`src/sv/minv_pkg.sv`:
```
// minv_pkg: shared types and constants for the modular inverse block
// used by the interfaces, the sequencer, the datapath and the top level
`timescale 1ns / 1ps
`default_nettype none

package minv_pkg;

    localparam int MINV_MOD_BITS   = 31;
    localparam int MINV_VALUE_BITS = 32;

    // sequencer states
    typedef enum logic [2:0] {
        S_IDLE,
        S_ALIGN,
        S_SUB,
        S_SWAP,
        S_FIX,
        S_WRAP,
        S_FINISH
    } t_state;

    // datapath operations issued by the sequencer
    typedef enum logic [2:0] {
        DP_HOLD,
        DP_LOAD,
        DP_ALIGN,
        DP_SUB,
        DP_SWAP,
        DP_FIX,
        DP_WRAP
    } t_dp_op;

    // datapath status seen by the sequencer
    typedef struct packed {
        logic borrow;
        logic k_zero;
        logic rem_gt1;
        logic rem_zero;
        logic mod_small;
    } t_dp_stat;

endpackage

`default_nettype wire

```
`src/sv/minv_if.sv`:
```
// minv_in_if / minv_out_if: valid/ready channels of the modular inverse block
// depends on minv_pkg
`timescale 1ns / 1ps
`default_nettype none

interface minv_in_if #(
    parameter int MOD_BITS = minv_pkg::MINV_MOD_BITS
);
    import minv_pkg::*;

    logic                       valid;
    logic                       ready;
    logic [MINV_VALUE_BITS-1:0] value;
    logic [MOD_BITS-1:0]        modulus;

    modport source (output valid, output value, output modulus, input ready);
    modport sink   (input valid, input value, input modulus, output ready);
endinterface

interface minv_out_if #(
    parameter int MOD_BITS = minv_pkg::MINV_MOD_BITS
);
    logic                valid;
    logic                ready;
    logic [MOD_BITS-1:0] inverse_value;
    logic                no_inverse;

    modport source (output valid, output inverse_value, output no_inverse, input ready);
    modport sink   (input valid, input inverse_value, input no_inverse, output ready);
endinterface

`default_nettype wire

```
`src/sv/modular_inverse_32.sv`:
```
// modular_inverse_32: modular inverse by the extended euclidean algorithm
// steps: each euclid step aligns the divisor, subtracts one quotient bit at a time and swaps, then
// sign fix, wrap and finish follow; a modulus below 2 goes straight to finish, and a value that
// reduces to zero ends with no inverse; align and subtract use the one shared subtractor
// throughput: one item at a time, input ready only while idle, after each result is loaded
// reset: synchronous active-low i_rst_n clears the sequencer and the output valid
`timescale 1ns / 1ps
`default_nettype none

module modular_inverse_32 #(
    parameter int MOD_BITS = minv_pkg::MINV_MOD_BITS
) (
    input  wire logic i_clk,
    input  wire logic i_rst_n,
    minv_in_if.sink   i_in,
    minv_out_if.source o_out
);
    import minv_pkg::*;

    t_dp_op              w_op;
    t_dp_stat            w_stat;
    logic                w_in_ready;
    logic                w_res_load;
    logic                w_no_inv;
    logic                w_out_free;
    logic [MOD_BITS-1:0] w_result;

    // output holding register
    logic                r_out_valid;
    logic [MOD_BITS-1:0] r_inverse_value;
    logic                r_no_inverse;

    // output stage can take a new result when empty or being drained
    assign w_out_free = !r_out_valid || o_out.ready;

    // sequencer: load, align divisor, shift-subtract quotient bits, swap, fix sign, wrap and finish
    minv_ctrl u_ctrl (
        .i_clk      (i_clk),
        .i_rst_n    (i_rst_n),
        .i_in_valid (i_in.valid),
        .i_out_free (w_out_free),
        .i_stat     (w_stat),
        .o_op       (w_op),
        .o_in_ready (w_in_ready),
        .o_res_load (w_res_load),
        .o_no_inv   (w_no_inv)
    );

    // remainders, coefficients and the shared subtractor
    minv_dpath #(
        .MOD_BITS (MOD_BITS)
    ) u_dpath (
        .i_clk     (i_clk),
        .i_op      (w_op),
        .i_value   (i_in.value),
        .i_modulus (i_in.modulus),
        .o_stat    (w_stat),
        .o_result  (w_result)
    );

    assign i_in.ready = w_in_ready;

    // valid flag for the result transfer
    always_ff @(posedge i_clk) begin
        if (!i_rst_n) begin
            r_out_valid <= 1'b0;
        end else if (w_res_load) begin
            r_out_valid <= 1'b1;
        end else if (o_out.ready) begin
            r_out_valid <= 1'b0;
        end
    end

    // result payload, forced to zero when there is no inverse
    always_ff @(posedge i_clk) begin
        if (w_res_load) begin
            r_inverse_value <= w_no_inv ? '0 : w_result;
            r_no_inverse    <= w_no_inv;
        end
    end

    assign o_out.valid         = r_out_valid;
    assign o_out.inverse_value = r_inverse_value;
    assign o_out.no_inverse    = r_no_inverse;

endmodule

`default_nettype wire

```
`src/sv/minv_dpath.sv`:
```
// minv_dpath: euclid registers around one shared subtractor and one adder
// depends on minv_pkg
`timescale 1ns / 1ps
`default_nettype none

module minv_dpath #(
    parameter int MOD_BITS = minv_pkg::MINV_MOD_BITS
) (
    input  wire logic                                 i_clk,
    input  var minv_pkg::t_dp_op                      i_op,
    input  wire logic [minv_pkg::MINV_VALUE_BITS-1:0] i_value,
    input  wire logic [MOD_BITS-1:0]                  i_modulus,
    output minv_pkg::t_dp_stat                        o_stat,
    output logic [MOD_BITS-1:0]                       o_result
);
    import minv_pkg::*;

    localparam int UW = MOD_BITS + 1;
    localparam int RW = (UW > MINV_VALUE_BITS) ? UW : MINV_VALUE_BITS;
    localparam int SW = RW + 1;
    localparam int KW = $clog2(RW + 1);

    logic [RW-1:0]       r_ra;
    logic [RW-1:0]       r_rb;
    logic [RW-1:0]       r_d;
    logic [MOD_BITS-1:0] r_e;
    logic [UW-1:0]       r_ua;
    logic [UW-1:0]       r_ub;
    logic [KW-1:0]       r_k;
    logic [MOD_BITS-1:0] r_m;
    logic                r_neg;

    logic [SW-1:0] w_sub_a;
    logic [SW-1:0] w_sub_b;
    logic [SW:0]   w_diff;
    logic          w_borrow;

    // shared subtractor, operands picked per operation
    always_comb begin
        w_sub_a = '0;
        w_sub_b = '0;
        unique case (i_op)
            DP_ALIGN: begin
                w_sub_a = SW'(r_ra);
                w_sub_b = {r_d, 1'b0};
            end
            DP_SUB: begin
                w_sub_a = SW'(r_ra);
                w_sub_b = SW'(r_d);
            end
            DP_FIX: begin
                w_sub_a = SW'(r_m);
                w_sub_b = SW'(r_ub);
            end
            DP_WRAP: begin
                w_sub_a = SW'(r_ua);
                w_sub_b = SW'(r_m);
            end
            default: begin
            end
        endcase
    end

    assign w_diff   = {1'b0, w_sub_a} - {1'b0, w_sub_b};
    assign w_borrow = w_diff[SW];

    assign o_stat.borrow    = w_borrow;
    assign o_stat.k_zero    = (r_k == '0);
    assign o_stat.rem_gt1   = (r_ra[RW-1:1] != '0);
    assign o_stat.rem_zero  = (r_ra == '0);
    assign o_stat.mod_small = (i_modulus[MOD_BITS-1:1] == '0);
    assign o_result         = r_ua[MOD_BITS-1:0];

    always_ff @(posedge i_clk) begin
        unique case (i_op)
            DP_LOAD: begin
                // first pass divides value by modulus, coefficients set so the
                // swap leaves (m, value mod m) with coefficients 0 and 1
                r_ra  <= RW'(i_value);
                r_rb  <= RW'(i_modulus);
                r_d   <= RW'(i_modulus);
                r_e   <= '0;
                r_ua  <= UW'(1);
                r_ub  <= '0;
                r_k   <= '0;
                r_neg <= 1'b1;
                r_m   <= i_modulus;
            end
            DP_ALIGN: begin
                if (!w_borrow) begin
                    r_d <= {r_d[RW-2:0], 1'b0};
                    r_e <= {r_e[MOD_BITS-2:0], 1'b0};
                    r_k <= r_k + KW'(1);
                end
            end
            DP_SUB: begin
                if (!w_borrow) begin
                    r_ra <= w_diff[RW-1:0];
                    r_ua <= r_ua + UW'(r_e);
                end
                r_d <= r_d >> 1;
                r_e <= r_e >> 1;
                if (r_k != '0) begin
                    r_k <= r_k - KW'(1);
                end
            end
            DP_SWAP: begin
                r_ra  <= r_rb;
                r_rb  <= r_ra;
                r_ua  <= r_ub;
                r_ub  <= r_ua;
                r_d   <= r_ra;
                r_e   <= r_ua[MOD_BITS-1:0];
                r_k   <= '0;
                r_neg <= ~r_neg;
            end
            DP_FIX: begin
                r_ua <= r_neg ? w_diff[UW-1:0] : r_ub;
            end
            DP_WRAP: begin
                if (!w_borrow) begin
                    r_ua <= w_diff[UW-1:0];
                end
            end
            default: begin
            end
        endcase
    end

endmodule

`default_nettype wire

```
`src/sv/minv_ctrl.sv`:
```
// minv_ctrl: sequencer stepping the datapath through euclid divisions
// depends on minv_pkg
`timescale 1ns / 1ps
`default_nettype none

module minv_ctrl (
    input  wire logic         i_clk,
    input  wire logic         i_rst_n,
    input  wire logic         i_in_valid,
    input  wire logic         i_out_free,
    input  var minv_pkg::t_dp_stat i_stat,
    output minv_pkg::t_dp_op  o_op,
    output logic              o_in_ready,
    output logic              o_res_load,
    output logic              o_no_inv
);
    import minv_pkg::*;

    t_state r_state;
    t_state n_state;
    logic   r_no_inv;
    logic   n_no_inv;

    // next state
    always_comb begin
        n_state  = r_state;
        n_no_inv = r_no_inv;
        unique case (r_state)
            S_IDLE: begin
                if (i_in_valid) begin
                    n_no_inv = i_stat.mod_small;
                    n_state  = i_stat.mod_small ? S_FINISH : S_ALIGN;
                end
            end
            S_ALIGN: begin
                if (i_stat.borrow) begin
                    n_state = S_SUB;
                end
            end
            S_SUB: begin
                if (i_stat.k_zero) begin
                    n_state = S_SWAP;
                end
            end
            S_SWAP: begin
                priority if (i_stat.rem_gt1) begin
                    n_state = S_ALIGN;
                end else if (i_stat.rem_zero) begin
                    n_no_inv = 1'b1;
                    n_state  = S_FINISH;
                end else begin
                    n_state = S_FIX;
                end
            end
            S_FIX:    n_state = S_WRAP;
            S_WRAP:   n_state = S_FINISH;
            S_FINISH: begin
                if (i_out_free) begin
                    n_state = S_IDLE;
                end
            end
            default:  n_state = S_IDLE;
        endcase
    end

    // outputs
    always_comb begin
        o_op       = DP_HOLD;
        o_in_ready = 1'b0;
        o_res_load = 1'b0;
        unique case (r_state)
            S_IDLE: begin
                o_in_ready = 1'b1;
                if (i_in_valid) begin
                    o_op = DP_LOAD;
                end
            end
            S_ALIGN:  o_op = DP_ALIGN;
            S_SUB:    o_op = DP_SUB;
            S_SWAP:   o_op = DP_SWAP;
            S_FIX:    o_op = DP_FIX;
            S_WRAP:   o_op = DP_WRAP;
            S_FINISH: o_res_load = i_out_free;
            default:  o_op = DP_HOLD;
        endcase
    end

    assign o_no_inv = r_no_inv;

    always_ff @(posedge i_clk) begin
        if (!i_rst_n) begin
            r_state  <= S_IDLE;
            r_no_inv <= 1'b0;
        end else begin
            r_state  <= n_state;
            r_no_inv <= n_no_inv;
        end
    end

endmodule

`default_nettype wire

```
`src/flat_wrapper.sv`:
```
// flat-port wrapper written by rule: the top's interface ports become plain ports
module modular_inverse_32_flat import minv_pkg::*;
#(
    parameter int MOD_BITS = minv_pkg::MINV_MOD_BITS
)
  (i_clk, i_rst_n, i_in_valid, i_in_value, i_in_modulus, i_in_ready, o_out_valid, o_out_inverse_value, o_out_no_inverse, o_out_ready);
  minv_in_if #(.MOD_BITS(MOD_BITS)) i_in_i ();
  minv_out_if #(.MOD_BITS(MOD_BITS)) o_out_i ();
  input  wire logic i_clk;
  input  wire logic i_rst_n;
  input wire logic [$bits(i_in_i.valid)-1:0] i_in_valid;
  input wire logic [$bits(i_in_i.value)-1:0] i_in_value;
  input wire logic [$bits(i_in_i.modulus)-1:0] i_in_modulus;
  output wire logic [$bits(i_in_i.ready)-1:0] i_in_ready;
  output wire logic [$bits(o_out_i.valid)-1:0] o_out_valid;
  output wire logic [$bits(o_out_i.inverse_value)-1:0] o_out_inverse_value;
  output wire logic [$bits(o_out_i.no_inverse)-1:0] o_out_no_inverse;
  input wire logic [$bits(o_out_i.ready)-1:0] o_out_ready;
  assign i_in_i.valid = i_in_valid;
  assign i_in_i.value = i_in_value;
  assign i_in_i.modulus = i_in_modulus;
  assign i_in_ready = i_in_i.ready;
  assign o_out_valid = o_out_i.valid;
  assign o_out_inverse_value = o_out_i.inverse_value;
  assign o_out_no_inverse = o_out_i.no_inverse;
  assign o_out_i.ready = o_out_ready;
  modular_inverse_32 #(.MOD_BITS(MOD_BITS)) u_core (.i_clk(i_clk), .i_rst_n(i_rst_n), .i_in(i_in_i), .o_out(o_out_i));
endmodule
```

- - - - - - -

# Action item
Every line with the word "shared" in it should be copied from the listing above.

# Exercise solution
// minv_pkg: shared types and constants for the modular inverse block
// reduces to zero ends with no inverse; align and subtract use the one shared subtractor
    // remainders, coefficients and the shared subtractor
// minv_dpath: euclid registers around one shared subtractor and one adder
    // shared subtractor, operands picked per operation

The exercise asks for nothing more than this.